Der Weg zu einer sicheren Einführung von Agenten-KI beginnt daher laut Orchid nicht beim Agenten selbst, sondern bei der Reduktion dieser Identitäts-Dunkelmaterie über den gesamten Bestand klassischer Akteure. Konkret heißt das: alle menschlichen und traditionellen Maschinenidentitäten in der Anwendungslandschaft sichtbar machen, verstehen, wie sie sich authentifizieren, wo Zugangsdaten eingebettet sind, wie Arbeitsabläufe tatsächlich ablaufen und wo nicht verwaltete Autorität liegt.

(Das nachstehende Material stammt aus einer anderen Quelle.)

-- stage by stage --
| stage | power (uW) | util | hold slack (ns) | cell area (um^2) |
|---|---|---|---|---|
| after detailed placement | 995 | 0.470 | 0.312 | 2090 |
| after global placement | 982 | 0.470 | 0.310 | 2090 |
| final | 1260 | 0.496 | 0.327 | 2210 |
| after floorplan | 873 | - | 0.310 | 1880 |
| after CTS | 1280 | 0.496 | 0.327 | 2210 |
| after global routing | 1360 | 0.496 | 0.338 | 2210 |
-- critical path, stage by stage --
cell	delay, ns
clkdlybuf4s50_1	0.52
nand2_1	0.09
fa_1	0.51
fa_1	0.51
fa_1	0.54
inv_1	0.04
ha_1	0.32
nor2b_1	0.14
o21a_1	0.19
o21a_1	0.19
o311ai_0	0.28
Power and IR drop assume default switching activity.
--- design.v ---
`timescale 1ns / 1ps
module debouncer(
    input clk,
    input in_state,
    output out_state
    );
        parameter NBITS = 16;
        reg [NBITS-1:0] COUNT;
        reg PB_sync_0;
        reg PB_sync_1;
        reg PB_state;
        always @(posedge clk) PB_sync_0 <= ~in_state;
        always @(posedge clk) PB_sync_1 <=  PB_sync_0;
        wire PB_idle = (PB_state==PB_sync_1);
        wire max_COUNT = &COUNT;
        always @(posedge clk)
        begin
            if(PB_idle) COUNT <=0;
            else begin
                COUNT <= COUNT + 1;
                if(max_COUNT) PB_state <= ~PB_state;
            end
        end
        assign out_state = PB_state;
endmodule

Orchids Modell der kontinuierlichen Beobachtbarkeit bildet nach eigener Darstellung die Grundlage hierfür, weil es eine verifizierte Ausgangsbasis des realen Identitätsverhaltens über verwaltete und nicht verwaltete Umgebungen hinweg schafft — statt sich auf unvollständige, statische Annahmen aus Richtlinien zu stützen.
Ist diese Schicht der klassischen Akteure beobachtet, analysiert und optimiert, wird ihr Ergebnis zum Eingang für eine Echtzeit-Schicht zur Delegationsautorität von Agenten-KI. Hier werde Orchids Telemetrie nach eigener Aussage mehr als bloße Sichtbarkeit: Sie speise eine Autoritäts-Engine, die das Autoritätsprofil des Delegierenden, den Kontext der Zielanwendung, die Absicht hinter der angeforderten Aktion und den effektiven Ausführungsumfang bewertet. Der Agent solle damit nicht allein durch seine eigenen nominellen Berechtigungen gesteuert werden, sondern fortlaufend durch Haltung und Absicht des delegierenden Akteurs sowie den Kontext der beabsichtigten Handlung.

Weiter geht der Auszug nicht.